■ Task objective
The data below holds a line containing "fanout max | 34 |" and a line containing "xor2 | 61 | 61"; please quote exactly those two lines and every line between them, and nothing else.

■ Information shown
==============================

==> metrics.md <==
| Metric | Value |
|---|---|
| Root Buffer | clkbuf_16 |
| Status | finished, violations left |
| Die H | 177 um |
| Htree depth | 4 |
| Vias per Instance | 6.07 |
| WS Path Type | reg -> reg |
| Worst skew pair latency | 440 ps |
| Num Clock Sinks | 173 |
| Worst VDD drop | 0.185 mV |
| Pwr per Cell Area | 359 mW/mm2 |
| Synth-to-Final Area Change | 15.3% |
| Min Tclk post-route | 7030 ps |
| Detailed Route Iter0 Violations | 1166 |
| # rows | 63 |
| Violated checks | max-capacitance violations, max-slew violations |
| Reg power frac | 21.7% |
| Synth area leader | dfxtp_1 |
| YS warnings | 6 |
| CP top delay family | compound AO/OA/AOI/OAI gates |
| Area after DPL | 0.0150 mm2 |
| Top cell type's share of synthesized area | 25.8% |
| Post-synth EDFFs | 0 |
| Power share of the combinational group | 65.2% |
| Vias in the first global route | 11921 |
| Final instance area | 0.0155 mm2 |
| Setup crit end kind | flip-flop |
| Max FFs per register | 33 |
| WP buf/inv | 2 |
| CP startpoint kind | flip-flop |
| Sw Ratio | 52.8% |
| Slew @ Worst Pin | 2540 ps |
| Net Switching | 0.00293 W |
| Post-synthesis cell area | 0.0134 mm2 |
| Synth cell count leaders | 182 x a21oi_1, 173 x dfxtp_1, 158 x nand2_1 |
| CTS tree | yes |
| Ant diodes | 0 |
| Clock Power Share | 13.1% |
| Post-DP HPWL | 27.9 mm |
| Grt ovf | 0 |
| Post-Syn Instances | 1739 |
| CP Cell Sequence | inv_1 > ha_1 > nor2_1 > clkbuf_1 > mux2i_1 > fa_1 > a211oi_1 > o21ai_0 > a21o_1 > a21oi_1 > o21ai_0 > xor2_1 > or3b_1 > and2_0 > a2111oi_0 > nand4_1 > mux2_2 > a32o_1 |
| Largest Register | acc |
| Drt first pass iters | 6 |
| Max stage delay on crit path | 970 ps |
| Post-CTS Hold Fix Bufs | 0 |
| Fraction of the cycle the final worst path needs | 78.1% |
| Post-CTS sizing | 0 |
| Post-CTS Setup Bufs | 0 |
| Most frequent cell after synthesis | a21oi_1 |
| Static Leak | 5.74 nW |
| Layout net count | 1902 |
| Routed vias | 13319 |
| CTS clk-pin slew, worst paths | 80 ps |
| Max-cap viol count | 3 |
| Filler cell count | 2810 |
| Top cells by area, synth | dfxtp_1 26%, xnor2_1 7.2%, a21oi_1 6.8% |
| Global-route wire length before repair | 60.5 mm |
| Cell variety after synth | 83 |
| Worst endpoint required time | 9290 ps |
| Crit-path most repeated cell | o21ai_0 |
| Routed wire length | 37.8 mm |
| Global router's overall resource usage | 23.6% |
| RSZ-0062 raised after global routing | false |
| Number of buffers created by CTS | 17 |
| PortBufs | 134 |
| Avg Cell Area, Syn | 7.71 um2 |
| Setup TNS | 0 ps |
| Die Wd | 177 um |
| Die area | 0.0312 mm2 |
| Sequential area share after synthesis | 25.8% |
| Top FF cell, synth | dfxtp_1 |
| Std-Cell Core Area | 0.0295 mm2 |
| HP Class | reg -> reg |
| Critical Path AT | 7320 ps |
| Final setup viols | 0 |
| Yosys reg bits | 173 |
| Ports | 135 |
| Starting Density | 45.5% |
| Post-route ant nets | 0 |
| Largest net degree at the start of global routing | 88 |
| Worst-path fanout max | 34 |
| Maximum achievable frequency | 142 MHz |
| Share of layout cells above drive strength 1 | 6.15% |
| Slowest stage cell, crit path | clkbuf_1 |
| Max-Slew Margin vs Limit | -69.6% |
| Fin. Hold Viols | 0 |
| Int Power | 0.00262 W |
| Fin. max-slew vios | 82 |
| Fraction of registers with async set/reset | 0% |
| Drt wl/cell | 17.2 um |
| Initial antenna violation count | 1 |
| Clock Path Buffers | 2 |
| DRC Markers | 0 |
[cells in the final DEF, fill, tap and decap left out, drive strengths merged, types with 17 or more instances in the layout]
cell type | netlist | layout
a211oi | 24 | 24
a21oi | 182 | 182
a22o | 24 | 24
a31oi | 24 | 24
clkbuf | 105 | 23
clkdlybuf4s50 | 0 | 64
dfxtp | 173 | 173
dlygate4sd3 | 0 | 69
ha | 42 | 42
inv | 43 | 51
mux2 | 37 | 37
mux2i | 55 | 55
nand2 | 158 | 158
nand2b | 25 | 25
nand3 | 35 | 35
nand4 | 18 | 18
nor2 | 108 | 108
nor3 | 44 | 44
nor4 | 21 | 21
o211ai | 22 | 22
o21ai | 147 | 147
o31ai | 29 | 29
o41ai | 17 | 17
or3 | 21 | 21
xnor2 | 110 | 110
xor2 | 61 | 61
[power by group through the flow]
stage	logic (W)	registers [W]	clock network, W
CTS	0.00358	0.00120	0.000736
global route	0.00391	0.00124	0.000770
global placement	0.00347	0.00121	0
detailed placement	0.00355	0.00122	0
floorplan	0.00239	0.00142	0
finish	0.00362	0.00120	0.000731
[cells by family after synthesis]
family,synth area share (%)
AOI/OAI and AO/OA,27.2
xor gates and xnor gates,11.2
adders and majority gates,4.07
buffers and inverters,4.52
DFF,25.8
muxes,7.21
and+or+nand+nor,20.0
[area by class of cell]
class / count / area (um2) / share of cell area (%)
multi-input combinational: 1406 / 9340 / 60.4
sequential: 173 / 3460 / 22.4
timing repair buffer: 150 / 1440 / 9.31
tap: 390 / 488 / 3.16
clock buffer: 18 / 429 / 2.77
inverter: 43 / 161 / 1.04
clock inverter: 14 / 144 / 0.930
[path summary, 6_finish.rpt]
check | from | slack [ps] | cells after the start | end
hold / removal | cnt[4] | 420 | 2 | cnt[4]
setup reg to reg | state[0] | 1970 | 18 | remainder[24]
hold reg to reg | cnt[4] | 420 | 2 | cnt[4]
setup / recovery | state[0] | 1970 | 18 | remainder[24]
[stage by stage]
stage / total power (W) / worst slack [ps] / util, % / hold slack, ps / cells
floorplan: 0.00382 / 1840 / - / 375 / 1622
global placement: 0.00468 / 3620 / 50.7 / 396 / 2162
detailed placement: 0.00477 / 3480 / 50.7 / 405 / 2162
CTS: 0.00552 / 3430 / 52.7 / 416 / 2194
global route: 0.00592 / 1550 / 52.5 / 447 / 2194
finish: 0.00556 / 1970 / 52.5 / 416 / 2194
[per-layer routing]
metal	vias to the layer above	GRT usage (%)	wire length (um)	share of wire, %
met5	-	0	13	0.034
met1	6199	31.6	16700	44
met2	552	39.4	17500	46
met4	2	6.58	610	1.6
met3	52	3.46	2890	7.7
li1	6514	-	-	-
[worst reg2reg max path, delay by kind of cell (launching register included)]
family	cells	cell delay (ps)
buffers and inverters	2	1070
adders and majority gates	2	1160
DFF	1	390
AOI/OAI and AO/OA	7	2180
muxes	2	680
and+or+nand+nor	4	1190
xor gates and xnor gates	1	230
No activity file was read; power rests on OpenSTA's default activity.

==============================

■ Task answer
| Worst-path fanout max | 34 |
| Maximum achievable frequency | 142 MHz |
| Share of layout cells above drive strength 1 | 6.15% |
| Slowest stage cell, crit path | clkbuf_1 |
| Max-Slew Margin vs Limit | -69.6% |
| Fin. Hold Viols | 0 |
| Int Power | 0.00262 W |
| Fin. max-slew vios | 82 |
| Fraction of registers with async set/reset | 0% |
| Drt wl/cell | 17.2 um |
| Initial antenna violation count | 1 |
| Clock Path Buffers | 2 |
| DRC Markers | 0 |
[cells in the final DEF, fill, tap and decap left out, drive strengths merged, types with 17 or more instances in the layout]
cell type | netlist | layout
a211oi | 24 | 24
a21oi | 182 | 182
a22o | 24 | 24
a31oi | 24 | 24
clkbuf | 105 | 23
clkdlybuf4s50 | 0 | 64
dfxtp | 173 | 173
dlygate4sd3 | 0 | 69
ha | 42 | 42
inv | 43 | 51
mux2 | 37 | 37
mux2i | 55 | 55
nand2 | 158 | 158
nand2b | 25 | 25
nand3 | 35 | 35
nand4 | 18 | 18
nor2 | 108 | 108
nor3 | 44 | 44
nor4 | 21 | 21
o211ai | 22 | 22
o21ai | 147 | 147
o31ai | 29 | 29
o41ai | 17 | 17
or3 | 21 | 21
xnor2 | 110 | 110
xor2 | 61 | 61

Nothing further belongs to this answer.